The court on Monday ordered a security firm to pay a former employee Ksh3.2 million after firing him over a relationship with a junior employee.
Delivering the verdict, Justice James Rika awarded Ksh3.2 million to the employee citing that employers do not have the legal capacity to police romantic relationships at the workplace.
"Nothing is more degrading than for a third party, an employer, to intermeddle in a love relationship between two consenting adult employees," he ruled.
The employee had moved to court challenging what he termed as unfair termination over an alleged affair with a junior employee.
It was reported that at the time of the firing, the employee was a senior manager until 2020 when he was terminated because of an affair at work.
In his ruling, Justice James Rika noted that matters of love should be left to individuals to decide emphasising that it’s not in the employers' domain to patronise the affairs of the heart of its employees.
The complainant testified on November 13, 2020, that his employer gave him a letter outlining the cause of his dismissal.
The employee was alleged to have directly swayed the decision to an irregular transfer of another employee, who was his junior to a different assignment.
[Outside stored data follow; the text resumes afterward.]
==> src/rtl/hash_serializer.sv <==
// Hash serializer: buffers 128-bit hashes in a small FIFO and sends each one
// as a 16-byte frame, most significant byte first, with sop/eop markers.
module hash_serializer #(
    parameter int unsigned FIFO_DEPTH = 4
) (
    input  logic                         clk,
    input  logic                         rst_n,
    input  logic                         i_valid,
    input  logic [127:0]                 i_hash,
    output logic                         o_tx_valid,
    output logic [7:0]                   o_tx_data,
    output logic                         o_tx_sop,
    output logic                         o_tx_eop,
    input  logic                         i_tx_ready,
    output logic [$clog2(FIFO_DEPTH):0]  o_level,
    output logic                         o_overflow,
    output logic [15:0]                  o_drop_cnt,
    input  logic                         i_clear
);

    localparam int unsigned AW = (FIFO_DEPTH > 1) ? $clog2(FIFO_DEPTH) : 1;
    localparam int unsigned LW = $clog2(FIFO_DEPTH) + 1;
    localparam int unsigned HW = 128;
    localparam int unsigned CW = 4;

    typedef enum logic {
        IDLE = 1'b0,
        SEND = 1'b1
    } state_t;

    state_t          state_q, state_d;
    logic [HW-1:0]   shift_q, shift_d;
    logic [CW-1:0]   cnt_q, cnt_d;
    logic            tx_valid_q, tx_valid_d;
    logic            tx_sop_q, tx_sop_d;
    logic            tx_eop_q, tx_eop_d;

    logic [HW-1:0]   mem [FIFO_DEPTH];
    logic [AW-1:0]   wr_ptr_q, rd_ptr_q;
    logic [LW-1:0]   level_q;
    logic            overflow_q;
    logic [15:0]     drop_cnt_q;

    logic            fifo_empty;
    logic            fifo_full;
    logic            pop;
    logic            push;
    logic            drop;
    logic            xfer;

    assign fifo_empty = (level_q == '0);
    assign fifo_full  = (level_q == LW'(FIFO_DEPTH));
    assign xfer       = (state_q == SEND) && i_tx_ready;
    assign push       = i_valid && (!fifo_full || pop);
    assign drop       = i_valid && fifo_full && !pop;

    // FIFO storage; the head is read combinationally, so a full FIFO can
    // accept a new entry in the same cycle its head is popped.
    always_ff @(posedge clk) begin
        if (push) begin
            mem[wr_ptr_q] <= i_hash;
        end
    end

    // FIFO pointers and occupancy
    always_ff @(posedge clk or negedge rst_n) begin
        if (!rst_n) begin
            wr_ptr_q <= '0;
            rd_ptr_q <= '0;
            level_q  <= '0;
        end else begin
            if (push) begin
                wr_ptr_q <= (wr_ptr_q == AW'(FIFO_DEPTH - 1)) ? '0 : wr_ptr_q + AW'(1);
            end
            if (pop) begin
                rd_ptr_q <= (rd_ptr_q == AW'(FIFO_DEPTH - 1)) ? '0 : rd_ptr_q + AW'(1);
            end
            level_q <= level_q + LW'(push) - LW'(pop);
        end
    end

    // Sticky overflow flag and saturating drop counter; a drop wins over clear
    always_ff @(posedge clk or negedge rst_n) begin
        if (!rst_n) begin
            overflow_q <= 1'b0;
            drop_cnt_q <= '0;
        end else if (i_clear) begin
            overflow_q <= drop;
            drop_cnt_q <= drop ? 16'd1 : 16'd0;
        end else if (drop) begin
            overflow_q <= 1'b1;
            if (drop_cnt_q != 16'hFFFF) begin
                drop_cnt_q <= drop_cnt_q + 16'd1;
            end
        end
    end

    // FSM state, shift register, byte counter and registered frame outputs
    always_ff @(posedge clk or negedge rst_n) begin
        if (!rst_n) begin
            state_q    <= IDLE;
            shift_q    <= '0;
            cnt_q      <= '0;
            tx_valid_q <= 1'b0;
            tx_sop_q   <= 1'b0;
            tx_eop_q   <= 1'b0;
        end else begin
            state_q    <= state_d;
            shift_q    <= shift_d;
            cnt_q      <= cnt_d;
            tx_valid_q <= tx_valid_d;
            tx_sop_q   <= tx_sop_d;
            tx_eop_q   <= tx_eop_d;
        end
    end

    // Next-state logic: load on pop, shift per transferred byte, chain frames
    always_comb begin
        state_d = state_q;
        shift_d = shift_q;
        cnt_d   = cnt_q;
        pop     = 1'b0;

        case (state_q)
            IDLE: begin
                if (!fifo_empty) begin
                    pop     = 1'b1;
                    shift_d = mem[rd_ptr_q];
                    cnt_d   = '0;
                    state_d = SEND;
                end
            end
            SEND: begin
                if (xfer) begin
                    if (cnt_q != CW'(15)) begin
                        shift_d = {shift_q[HW-9:0], 8'h00};
                        cnt_d   = cnt_q + CW'(1);
                    end else if (!fifo_empty) begin
                        pop     = 1'b1;
                        shift_d = mem[rd_ptr_q];
                        cnt_d   = '0;
                    end else begin
                        shift_d = '0;
                        cnt_d   = '0;
                        state_d = IDLE;
                    end
                end
            end
            default: begin
                state_d = IDLE;
            end
        endcase

        tx_valid_d = (state_d == SEND);
        tx_sop_d   = (state_d == SEND) && (cnt_d == CW'(0));
        tx_eop_d   = (state_d == SEND) && (cnt_d == CW'(15));
    end

    assign o_tx_valid = tx_valid_q;
    assign o_tx_data  = shift_q[HW-1 -: 8];
    assign o_tx_sop   = tx_sop_q;
    assign o_tx_eop   = tx_eop_q;
    assign o_level    = level_q;
    assign o_overflow = overflow_q;
    assign o_drop_cnt = drop_cnt_q;

endmodule

==> config.mk <==
export PLATFORM = sky130hd
export DESIGN_NAME = hash_serializer
export DESIGN_NICKNAME = d
export VERILOG_FILES = /design/src/rtl/hash_serializer.sv
export SDC_FILE = /design/constraint.sdc
export NUM_CORES = 1
export LEC_CHECK = 0
export CORE_MARGIN = 2
export CORE_UTILIZATION = 35
export DETAILED_ROUTE_END_ITERATION = 7
export SLEW_MARGIN = 10
export SYNTH_ARGS = -nofsm -noshare
export SYNTH_HDL_FRONTEND = slang
export SYNTH_SLANG_ARGS = --single-unit
==> constraint.sdc <==
create_clock -name clk -period 4.38 [get_ports clk]
set_input_delay 0.876 -clock clk [delete_from_list [all_inputs] [get_ports clk]]
set_output_delay 0.876 -clock clk [all_outputs]
set_load 0.005 [all_outputs]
He was reportedly making sexual advances to her.
The complainant admitted to having a sexual relationship with his junior employee who was dismissed after it was established she had lied to the company that her boss had made her pregnant and declined to offer her child support.
A DNA test conducted proved that the child born by the junior employee was not sired by the senior employee.
In defense to the allegations levelled against him, the senior employee told the court he had no powers to influence her junior’s transfer but the judge noted there was no evidence to support it.
"In the view of the Court, there was evidence of a sexual relationship between the two but no convincing evidence, that the sexual relationship, morphed into sexual harassment," he ruled.
Despite the company’s clause 14 of the Sexual harassment policy indicating that sexual relationship is prohibited, the Judge observed it violated the lover's right to privacy.
"In progressive jurisdiction, the courts have intervened in favour of protecting workplace romance, so long as it does not affect work performance," Justice James Rika added.